* _Collected data entries_:

===============

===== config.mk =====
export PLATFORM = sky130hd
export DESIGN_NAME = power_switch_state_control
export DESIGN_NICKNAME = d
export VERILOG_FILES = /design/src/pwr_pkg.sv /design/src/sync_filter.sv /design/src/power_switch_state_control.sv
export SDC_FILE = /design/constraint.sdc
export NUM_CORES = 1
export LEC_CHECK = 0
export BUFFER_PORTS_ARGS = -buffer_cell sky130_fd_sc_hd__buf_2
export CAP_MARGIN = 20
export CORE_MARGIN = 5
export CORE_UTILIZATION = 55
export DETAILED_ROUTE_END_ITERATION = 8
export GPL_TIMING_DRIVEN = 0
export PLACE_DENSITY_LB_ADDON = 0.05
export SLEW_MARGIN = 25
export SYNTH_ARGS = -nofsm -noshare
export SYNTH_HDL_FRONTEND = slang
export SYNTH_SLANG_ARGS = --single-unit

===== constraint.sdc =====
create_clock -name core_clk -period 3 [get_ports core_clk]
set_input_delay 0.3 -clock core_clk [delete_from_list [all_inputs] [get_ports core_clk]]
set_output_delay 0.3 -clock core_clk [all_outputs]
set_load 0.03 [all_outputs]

===============

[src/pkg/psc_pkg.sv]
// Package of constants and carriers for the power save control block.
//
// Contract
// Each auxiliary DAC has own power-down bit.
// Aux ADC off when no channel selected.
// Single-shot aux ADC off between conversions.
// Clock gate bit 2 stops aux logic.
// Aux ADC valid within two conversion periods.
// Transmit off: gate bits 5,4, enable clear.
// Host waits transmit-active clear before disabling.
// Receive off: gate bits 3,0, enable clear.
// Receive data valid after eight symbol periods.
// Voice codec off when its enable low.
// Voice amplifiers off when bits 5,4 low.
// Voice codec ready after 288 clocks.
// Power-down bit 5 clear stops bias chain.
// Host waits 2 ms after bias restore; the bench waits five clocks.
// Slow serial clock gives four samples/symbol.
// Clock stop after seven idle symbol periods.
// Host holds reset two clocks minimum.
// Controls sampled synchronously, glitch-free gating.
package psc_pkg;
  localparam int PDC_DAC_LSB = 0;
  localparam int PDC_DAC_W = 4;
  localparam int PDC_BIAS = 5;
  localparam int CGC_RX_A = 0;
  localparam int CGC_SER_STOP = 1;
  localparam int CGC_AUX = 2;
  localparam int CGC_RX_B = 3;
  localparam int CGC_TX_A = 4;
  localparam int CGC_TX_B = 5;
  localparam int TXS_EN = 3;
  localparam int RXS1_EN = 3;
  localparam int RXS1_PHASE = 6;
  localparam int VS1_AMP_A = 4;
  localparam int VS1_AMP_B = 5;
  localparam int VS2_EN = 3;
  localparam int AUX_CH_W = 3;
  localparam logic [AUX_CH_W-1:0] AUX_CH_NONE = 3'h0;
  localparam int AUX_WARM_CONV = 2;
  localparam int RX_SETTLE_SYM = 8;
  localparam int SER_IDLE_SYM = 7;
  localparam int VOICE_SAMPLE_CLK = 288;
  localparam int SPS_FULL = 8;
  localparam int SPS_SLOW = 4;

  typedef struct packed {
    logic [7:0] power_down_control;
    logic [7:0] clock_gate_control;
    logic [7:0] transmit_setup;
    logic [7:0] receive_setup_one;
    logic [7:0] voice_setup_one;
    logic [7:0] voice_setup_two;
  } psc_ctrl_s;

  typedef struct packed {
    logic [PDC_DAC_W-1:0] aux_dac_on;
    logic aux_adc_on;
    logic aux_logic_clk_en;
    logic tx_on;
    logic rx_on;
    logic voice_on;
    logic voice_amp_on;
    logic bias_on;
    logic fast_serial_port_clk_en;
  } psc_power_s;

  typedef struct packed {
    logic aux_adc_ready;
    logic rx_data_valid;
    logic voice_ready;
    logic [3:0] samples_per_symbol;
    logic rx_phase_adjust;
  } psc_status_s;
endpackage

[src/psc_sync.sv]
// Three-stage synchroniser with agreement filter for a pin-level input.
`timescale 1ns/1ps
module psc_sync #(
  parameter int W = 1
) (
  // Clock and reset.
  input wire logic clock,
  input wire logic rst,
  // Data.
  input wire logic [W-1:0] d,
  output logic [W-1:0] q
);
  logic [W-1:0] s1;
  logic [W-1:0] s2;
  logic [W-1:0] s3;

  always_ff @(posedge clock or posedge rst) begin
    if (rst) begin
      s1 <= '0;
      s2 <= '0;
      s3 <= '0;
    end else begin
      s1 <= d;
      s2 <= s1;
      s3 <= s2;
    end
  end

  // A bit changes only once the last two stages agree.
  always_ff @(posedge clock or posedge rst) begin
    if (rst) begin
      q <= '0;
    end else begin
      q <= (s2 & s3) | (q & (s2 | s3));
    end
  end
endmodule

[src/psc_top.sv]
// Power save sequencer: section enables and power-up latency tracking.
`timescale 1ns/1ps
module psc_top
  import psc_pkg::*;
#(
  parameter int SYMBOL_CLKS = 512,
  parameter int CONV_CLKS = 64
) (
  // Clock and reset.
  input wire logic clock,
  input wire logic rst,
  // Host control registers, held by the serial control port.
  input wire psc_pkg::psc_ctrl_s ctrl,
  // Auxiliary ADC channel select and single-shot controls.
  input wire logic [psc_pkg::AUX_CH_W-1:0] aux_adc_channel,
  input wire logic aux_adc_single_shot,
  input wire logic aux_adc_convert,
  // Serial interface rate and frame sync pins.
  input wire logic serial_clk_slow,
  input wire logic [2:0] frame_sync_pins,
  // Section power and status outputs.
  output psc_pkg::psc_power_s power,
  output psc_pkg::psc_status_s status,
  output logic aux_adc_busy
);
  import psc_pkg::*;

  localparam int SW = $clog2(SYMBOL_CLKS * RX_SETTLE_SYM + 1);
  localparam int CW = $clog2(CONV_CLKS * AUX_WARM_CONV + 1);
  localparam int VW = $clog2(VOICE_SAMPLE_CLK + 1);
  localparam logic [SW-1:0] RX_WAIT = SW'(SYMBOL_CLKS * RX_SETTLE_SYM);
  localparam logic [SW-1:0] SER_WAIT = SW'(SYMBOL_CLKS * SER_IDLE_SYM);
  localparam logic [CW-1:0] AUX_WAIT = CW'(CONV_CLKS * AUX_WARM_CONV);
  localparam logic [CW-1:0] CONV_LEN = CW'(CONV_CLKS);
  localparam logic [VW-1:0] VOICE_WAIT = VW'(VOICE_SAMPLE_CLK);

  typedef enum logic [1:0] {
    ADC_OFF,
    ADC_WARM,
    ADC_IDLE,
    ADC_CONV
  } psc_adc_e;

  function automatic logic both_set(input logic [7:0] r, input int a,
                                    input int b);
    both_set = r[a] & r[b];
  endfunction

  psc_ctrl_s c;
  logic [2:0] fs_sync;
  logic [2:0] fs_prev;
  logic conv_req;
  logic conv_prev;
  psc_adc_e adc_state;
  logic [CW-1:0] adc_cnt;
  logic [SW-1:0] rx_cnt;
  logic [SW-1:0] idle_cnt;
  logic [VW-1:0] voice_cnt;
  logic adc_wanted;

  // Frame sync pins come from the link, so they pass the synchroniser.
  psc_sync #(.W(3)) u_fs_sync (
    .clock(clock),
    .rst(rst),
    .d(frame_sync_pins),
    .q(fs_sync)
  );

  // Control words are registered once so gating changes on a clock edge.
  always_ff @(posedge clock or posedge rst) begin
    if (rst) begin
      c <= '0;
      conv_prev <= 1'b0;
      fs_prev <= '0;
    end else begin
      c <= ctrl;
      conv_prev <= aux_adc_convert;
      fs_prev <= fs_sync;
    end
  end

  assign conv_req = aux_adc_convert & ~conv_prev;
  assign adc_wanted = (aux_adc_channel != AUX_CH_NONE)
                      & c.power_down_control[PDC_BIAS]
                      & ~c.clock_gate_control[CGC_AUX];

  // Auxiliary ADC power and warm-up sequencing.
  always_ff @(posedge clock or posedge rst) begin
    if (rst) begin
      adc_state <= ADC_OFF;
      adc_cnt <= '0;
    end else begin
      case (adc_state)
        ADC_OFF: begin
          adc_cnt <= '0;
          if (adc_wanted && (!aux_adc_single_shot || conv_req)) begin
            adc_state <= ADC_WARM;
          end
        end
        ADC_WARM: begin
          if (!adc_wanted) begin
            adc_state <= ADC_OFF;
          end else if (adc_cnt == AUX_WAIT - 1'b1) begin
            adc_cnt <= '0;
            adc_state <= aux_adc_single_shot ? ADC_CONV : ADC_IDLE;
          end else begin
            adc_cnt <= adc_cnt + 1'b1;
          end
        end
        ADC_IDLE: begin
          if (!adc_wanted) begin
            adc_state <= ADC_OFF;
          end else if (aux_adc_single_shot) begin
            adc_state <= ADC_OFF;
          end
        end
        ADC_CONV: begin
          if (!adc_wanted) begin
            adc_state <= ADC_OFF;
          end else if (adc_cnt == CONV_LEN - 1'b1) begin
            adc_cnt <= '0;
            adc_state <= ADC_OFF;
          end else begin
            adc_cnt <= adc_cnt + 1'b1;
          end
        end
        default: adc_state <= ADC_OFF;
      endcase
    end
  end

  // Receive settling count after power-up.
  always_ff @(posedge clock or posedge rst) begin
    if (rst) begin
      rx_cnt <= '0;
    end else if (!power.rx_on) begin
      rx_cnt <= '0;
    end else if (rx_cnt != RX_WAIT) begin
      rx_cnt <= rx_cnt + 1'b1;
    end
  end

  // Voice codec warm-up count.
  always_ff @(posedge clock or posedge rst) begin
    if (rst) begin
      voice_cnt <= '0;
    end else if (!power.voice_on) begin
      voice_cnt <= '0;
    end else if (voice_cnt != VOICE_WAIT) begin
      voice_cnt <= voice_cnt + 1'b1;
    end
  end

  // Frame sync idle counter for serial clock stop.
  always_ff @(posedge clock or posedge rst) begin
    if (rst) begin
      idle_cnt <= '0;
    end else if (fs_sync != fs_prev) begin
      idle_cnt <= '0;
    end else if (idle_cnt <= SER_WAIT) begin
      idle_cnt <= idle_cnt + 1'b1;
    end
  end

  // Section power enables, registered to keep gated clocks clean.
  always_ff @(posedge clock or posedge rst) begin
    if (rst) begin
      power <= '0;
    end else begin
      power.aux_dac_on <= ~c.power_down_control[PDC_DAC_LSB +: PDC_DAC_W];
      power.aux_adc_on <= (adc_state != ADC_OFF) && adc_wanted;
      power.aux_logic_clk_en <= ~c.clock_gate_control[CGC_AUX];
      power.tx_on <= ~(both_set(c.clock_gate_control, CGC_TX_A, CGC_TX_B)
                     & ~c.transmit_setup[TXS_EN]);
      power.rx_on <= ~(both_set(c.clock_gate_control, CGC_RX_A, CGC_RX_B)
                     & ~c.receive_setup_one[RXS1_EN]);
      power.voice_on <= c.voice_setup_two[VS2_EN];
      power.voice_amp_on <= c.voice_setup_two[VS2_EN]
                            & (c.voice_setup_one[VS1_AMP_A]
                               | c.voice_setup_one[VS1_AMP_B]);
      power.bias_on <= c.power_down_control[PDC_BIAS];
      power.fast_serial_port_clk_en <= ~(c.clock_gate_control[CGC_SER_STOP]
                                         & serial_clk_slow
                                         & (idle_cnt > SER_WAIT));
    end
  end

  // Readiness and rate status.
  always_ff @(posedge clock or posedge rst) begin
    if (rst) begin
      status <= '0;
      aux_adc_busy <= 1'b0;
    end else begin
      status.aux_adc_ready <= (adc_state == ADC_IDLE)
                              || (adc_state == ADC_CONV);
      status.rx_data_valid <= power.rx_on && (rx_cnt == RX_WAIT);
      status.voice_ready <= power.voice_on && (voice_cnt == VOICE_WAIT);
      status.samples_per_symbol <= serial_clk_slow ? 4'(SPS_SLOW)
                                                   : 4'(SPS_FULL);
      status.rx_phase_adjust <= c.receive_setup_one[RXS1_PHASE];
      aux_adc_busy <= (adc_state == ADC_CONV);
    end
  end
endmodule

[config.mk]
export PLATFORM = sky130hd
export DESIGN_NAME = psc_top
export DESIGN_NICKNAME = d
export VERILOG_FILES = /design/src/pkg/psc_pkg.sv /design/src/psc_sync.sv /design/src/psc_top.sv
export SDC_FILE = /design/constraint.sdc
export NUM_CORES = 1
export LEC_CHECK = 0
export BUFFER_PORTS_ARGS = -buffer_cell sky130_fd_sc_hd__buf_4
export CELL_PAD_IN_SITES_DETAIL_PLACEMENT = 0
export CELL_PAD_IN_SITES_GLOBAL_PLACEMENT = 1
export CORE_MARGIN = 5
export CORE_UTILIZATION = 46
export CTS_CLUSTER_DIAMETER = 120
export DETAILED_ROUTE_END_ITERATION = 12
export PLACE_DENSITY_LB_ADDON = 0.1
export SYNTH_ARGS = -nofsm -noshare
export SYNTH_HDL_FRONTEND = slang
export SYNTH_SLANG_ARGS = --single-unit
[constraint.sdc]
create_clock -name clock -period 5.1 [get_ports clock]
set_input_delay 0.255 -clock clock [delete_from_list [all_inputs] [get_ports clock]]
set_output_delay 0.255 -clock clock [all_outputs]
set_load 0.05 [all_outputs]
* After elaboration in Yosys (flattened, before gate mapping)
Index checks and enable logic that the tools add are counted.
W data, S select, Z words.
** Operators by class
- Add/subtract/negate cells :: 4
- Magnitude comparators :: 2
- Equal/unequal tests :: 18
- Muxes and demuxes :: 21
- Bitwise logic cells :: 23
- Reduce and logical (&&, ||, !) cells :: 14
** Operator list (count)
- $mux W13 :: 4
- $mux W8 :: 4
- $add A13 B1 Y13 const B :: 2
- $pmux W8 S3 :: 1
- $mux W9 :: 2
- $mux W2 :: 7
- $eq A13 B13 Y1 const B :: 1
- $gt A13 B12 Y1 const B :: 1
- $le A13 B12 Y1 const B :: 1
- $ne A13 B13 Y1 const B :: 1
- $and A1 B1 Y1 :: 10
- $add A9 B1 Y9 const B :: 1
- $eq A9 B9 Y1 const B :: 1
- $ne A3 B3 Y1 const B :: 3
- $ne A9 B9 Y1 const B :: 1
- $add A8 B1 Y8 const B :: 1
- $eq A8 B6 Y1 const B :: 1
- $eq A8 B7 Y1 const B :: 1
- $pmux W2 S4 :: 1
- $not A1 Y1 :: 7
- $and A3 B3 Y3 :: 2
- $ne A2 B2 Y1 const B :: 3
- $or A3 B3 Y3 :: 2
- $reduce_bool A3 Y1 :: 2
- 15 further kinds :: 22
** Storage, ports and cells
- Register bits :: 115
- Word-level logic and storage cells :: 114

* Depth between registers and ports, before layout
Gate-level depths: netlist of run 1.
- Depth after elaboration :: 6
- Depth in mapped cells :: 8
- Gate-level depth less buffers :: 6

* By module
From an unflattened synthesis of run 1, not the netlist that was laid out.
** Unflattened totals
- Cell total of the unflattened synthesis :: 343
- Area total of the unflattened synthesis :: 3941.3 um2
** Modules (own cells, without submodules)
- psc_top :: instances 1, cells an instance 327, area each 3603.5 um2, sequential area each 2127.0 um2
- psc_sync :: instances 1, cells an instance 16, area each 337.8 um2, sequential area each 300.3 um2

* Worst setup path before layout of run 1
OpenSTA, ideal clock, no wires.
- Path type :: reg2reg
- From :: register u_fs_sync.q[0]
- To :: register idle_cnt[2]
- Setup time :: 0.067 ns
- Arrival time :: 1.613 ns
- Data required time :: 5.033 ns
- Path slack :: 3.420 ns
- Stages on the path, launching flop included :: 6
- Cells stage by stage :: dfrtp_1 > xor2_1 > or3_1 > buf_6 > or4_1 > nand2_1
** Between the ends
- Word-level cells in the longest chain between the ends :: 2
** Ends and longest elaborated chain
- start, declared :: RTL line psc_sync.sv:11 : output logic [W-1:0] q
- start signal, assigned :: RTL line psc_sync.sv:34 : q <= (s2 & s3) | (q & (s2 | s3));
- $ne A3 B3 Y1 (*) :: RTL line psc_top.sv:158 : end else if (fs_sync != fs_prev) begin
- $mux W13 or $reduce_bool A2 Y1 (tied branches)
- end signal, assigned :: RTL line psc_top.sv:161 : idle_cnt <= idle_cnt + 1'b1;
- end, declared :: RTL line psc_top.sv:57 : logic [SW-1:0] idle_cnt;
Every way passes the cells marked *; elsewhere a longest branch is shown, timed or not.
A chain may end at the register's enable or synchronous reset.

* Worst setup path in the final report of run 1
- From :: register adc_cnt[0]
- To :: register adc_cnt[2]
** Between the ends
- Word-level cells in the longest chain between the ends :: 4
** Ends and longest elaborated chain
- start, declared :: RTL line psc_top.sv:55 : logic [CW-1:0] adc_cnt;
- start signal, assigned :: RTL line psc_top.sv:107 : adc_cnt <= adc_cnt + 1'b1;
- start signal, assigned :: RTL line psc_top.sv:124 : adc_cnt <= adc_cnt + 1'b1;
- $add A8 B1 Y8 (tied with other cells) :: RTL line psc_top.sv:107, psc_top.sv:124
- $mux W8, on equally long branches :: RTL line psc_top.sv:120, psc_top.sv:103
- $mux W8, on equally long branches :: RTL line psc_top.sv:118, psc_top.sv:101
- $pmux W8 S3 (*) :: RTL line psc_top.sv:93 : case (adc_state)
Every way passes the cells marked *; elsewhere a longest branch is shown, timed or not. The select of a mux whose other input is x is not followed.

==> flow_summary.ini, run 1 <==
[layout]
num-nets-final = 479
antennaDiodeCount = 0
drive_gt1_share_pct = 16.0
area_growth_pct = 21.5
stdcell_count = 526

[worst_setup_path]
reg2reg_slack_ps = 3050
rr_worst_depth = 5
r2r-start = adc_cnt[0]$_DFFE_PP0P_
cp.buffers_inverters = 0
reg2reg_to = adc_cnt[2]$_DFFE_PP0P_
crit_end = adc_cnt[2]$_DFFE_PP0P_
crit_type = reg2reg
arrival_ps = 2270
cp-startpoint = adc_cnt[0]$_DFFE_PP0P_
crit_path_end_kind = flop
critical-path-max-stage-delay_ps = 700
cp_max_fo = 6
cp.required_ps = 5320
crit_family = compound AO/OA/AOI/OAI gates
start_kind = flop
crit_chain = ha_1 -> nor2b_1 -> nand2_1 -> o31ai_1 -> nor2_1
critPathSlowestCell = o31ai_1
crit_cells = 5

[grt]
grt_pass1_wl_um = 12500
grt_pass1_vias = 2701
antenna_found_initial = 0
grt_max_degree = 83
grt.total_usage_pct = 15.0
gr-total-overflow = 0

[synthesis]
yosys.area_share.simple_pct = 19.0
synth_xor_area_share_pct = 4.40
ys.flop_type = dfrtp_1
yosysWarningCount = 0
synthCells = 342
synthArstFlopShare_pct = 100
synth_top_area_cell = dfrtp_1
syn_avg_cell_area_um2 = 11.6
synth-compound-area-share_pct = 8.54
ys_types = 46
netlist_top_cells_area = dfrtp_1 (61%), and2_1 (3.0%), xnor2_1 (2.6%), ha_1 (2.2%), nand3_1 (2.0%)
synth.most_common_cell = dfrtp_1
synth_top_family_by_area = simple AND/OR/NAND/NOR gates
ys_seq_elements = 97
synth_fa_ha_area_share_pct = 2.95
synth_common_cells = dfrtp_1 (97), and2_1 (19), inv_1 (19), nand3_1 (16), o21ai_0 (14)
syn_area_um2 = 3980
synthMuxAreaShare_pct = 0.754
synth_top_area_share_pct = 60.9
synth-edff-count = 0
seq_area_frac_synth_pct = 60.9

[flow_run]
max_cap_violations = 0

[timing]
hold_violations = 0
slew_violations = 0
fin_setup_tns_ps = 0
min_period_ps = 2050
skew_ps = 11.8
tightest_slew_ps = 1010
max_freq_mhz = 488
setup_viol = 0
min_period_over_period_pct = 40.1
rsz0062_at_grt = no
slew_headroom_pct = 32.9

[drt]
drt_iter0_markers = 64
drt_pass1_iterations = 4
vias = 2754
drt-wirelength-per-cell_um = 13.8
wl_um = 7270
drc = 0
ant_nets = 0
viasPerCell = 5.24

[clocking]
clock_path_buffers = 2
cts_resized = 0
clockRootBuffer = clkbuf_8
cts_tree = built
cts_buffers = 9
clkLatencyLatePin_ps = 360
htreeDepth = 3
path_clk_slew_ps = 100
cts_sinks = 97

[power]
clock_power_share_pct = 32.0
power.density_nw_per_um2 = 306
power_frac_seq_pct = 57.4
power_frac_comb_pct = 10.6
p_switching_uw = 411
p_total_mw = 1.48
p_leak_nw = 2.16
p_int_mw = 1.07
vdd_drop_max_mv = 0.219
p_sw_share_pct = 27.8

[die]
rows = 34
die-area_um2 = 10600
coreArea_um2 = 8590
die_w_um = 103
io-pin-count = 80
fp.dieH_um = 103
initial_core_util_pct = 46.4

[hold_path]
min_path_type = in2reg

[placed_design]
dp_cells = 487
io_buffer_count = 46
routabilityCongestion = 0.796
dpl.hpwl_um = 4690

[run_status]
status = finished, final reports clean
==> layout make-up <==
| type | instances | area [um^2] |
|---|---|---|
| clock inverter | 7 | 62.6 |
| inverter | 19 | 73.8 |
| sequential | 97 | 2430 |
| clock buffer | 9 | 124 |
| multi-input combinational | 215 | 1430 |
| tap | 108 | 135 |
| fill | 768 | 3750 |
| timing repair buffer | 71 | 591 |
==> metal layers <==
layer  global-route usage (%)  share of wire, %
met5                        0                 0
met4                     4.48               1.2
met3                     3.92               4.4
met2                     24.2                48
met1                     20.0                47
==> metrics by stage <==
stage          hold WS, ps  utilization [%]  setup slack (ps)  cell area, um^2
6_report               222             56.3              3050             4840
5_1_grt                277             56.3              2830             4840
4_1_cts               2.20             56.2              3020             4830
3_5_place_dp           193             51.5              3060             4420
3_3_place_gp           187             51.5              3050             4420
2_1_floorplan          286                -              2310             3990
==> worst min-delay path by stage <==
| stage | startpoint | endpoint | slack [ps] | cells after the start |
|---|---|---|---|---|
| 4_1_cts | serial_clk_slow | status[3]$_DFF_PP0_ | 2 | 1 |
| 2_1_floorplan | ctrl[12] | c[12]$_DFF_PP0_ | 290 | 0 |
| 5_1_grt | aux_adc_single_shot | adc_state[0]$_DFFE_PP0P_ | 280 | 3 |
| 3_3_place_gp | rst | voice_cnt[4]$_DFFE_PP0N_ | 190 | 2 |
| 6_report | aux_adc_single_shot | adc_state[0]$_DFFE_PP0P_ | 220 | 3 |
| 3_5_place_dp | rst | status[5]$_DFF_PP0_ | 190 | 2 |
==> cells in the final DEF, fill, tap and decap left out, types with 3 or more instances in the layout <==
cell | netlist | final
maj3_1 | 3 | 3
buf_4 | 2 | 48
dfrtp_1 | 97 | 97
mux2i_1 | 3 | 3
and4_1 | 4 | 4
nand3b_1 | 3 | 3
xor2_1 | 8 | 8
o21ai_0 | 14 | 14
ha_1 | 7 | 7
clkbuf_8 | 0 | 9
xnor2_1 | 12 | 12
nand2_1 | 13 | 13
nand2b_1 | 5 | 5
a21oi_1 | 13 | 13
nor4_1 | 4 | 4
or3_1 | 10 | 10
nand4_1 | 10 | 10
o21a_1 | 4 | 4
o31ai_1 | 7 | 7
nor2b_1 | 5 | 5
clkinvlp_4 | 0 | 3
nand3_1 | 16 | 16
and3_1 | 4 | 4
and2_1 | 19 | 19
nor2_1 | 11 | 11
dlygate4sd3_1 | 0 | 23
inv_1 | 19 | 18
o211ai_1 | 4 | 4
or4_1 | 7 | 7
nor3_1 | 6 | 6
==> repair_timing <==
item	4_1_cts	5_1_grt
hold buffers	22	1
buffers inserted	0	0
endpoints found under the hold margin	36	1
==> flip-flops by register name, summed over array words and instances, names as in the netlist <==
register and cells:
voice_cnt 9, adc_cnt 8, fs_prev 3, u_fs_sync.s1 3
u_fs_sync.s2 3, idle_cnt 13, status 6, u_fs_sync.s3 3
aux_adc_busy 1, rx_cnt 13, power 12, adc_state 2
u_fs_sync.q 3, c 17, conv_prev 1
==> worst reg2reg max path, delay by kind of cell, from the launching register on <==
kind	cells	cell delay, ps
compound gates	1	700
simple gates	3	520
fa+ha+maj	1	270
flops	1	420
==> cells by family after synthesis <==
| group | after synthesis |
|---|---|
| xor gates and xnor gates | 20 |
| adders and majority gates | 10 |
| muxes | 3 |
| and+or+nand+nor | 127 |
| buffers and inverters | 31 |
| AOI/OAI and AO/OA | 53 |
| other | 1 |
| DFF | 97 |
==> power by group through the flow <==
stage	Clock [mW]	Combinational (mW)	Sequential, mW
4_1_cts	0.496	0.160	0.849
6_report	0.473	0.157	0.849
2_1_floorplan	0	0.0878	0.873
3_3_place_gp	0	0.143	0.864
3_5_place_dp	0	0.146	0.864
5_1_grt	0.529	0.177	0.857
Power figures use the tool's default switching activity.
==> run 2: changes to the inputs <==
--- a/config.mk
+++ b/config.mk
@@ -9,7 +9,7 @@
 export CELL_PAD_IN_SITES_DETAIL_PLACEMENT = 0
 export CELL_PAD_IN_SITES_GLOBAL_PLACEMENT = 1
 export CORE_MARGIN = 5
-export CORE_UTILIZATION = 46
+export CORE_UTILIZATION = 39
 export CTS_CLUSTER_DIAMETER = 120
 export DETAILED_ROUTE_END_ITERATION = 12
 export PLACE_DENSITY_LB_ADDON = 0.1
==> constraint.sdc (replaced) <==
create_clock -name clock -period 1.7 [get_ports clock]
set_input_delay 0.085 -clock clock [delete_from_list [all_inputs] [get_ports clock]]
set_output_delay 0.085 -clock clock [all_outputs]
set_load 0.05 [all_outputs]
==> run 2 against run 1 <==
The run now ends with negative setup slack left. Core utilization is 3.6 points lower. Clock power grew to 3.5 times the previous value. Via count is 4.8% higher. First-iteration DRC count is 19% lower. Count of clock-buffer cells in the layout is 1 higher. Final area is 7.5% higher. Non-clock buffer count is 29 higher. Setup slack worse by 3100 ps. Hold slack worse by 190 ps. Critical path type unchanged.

===============

* _Your assignment_:
In the entries above, find the line with "- $or A3 B3 Y3 :: 2" and the line with "- Area total", then restate word for word both of them and every line between, with nothing more.

* _Response box_:
- $or A3 B3 Y3 :: 2
- $reduce_bool A3 Y1 :: 2
- 15 further kinds :: 22
** Storage, ports and cells
- Register bits :: 115
- Word-level logic and storage cells :: 114

* Depth between registers and ports, before layout
Gate-level depths: netlist of run 1.
- Depth after elaboration :: 6
- Depth in mapped cells :: 8
- Gate-level depth less buffers :: 6

* By module
From an unflattened synthesis of run 1, not the netlist that was laid out.
** Unflattened totals
- Cell total of the unflattened synthesis :: 343
- Area total of the unflattened synthesis :: 3941.3 um2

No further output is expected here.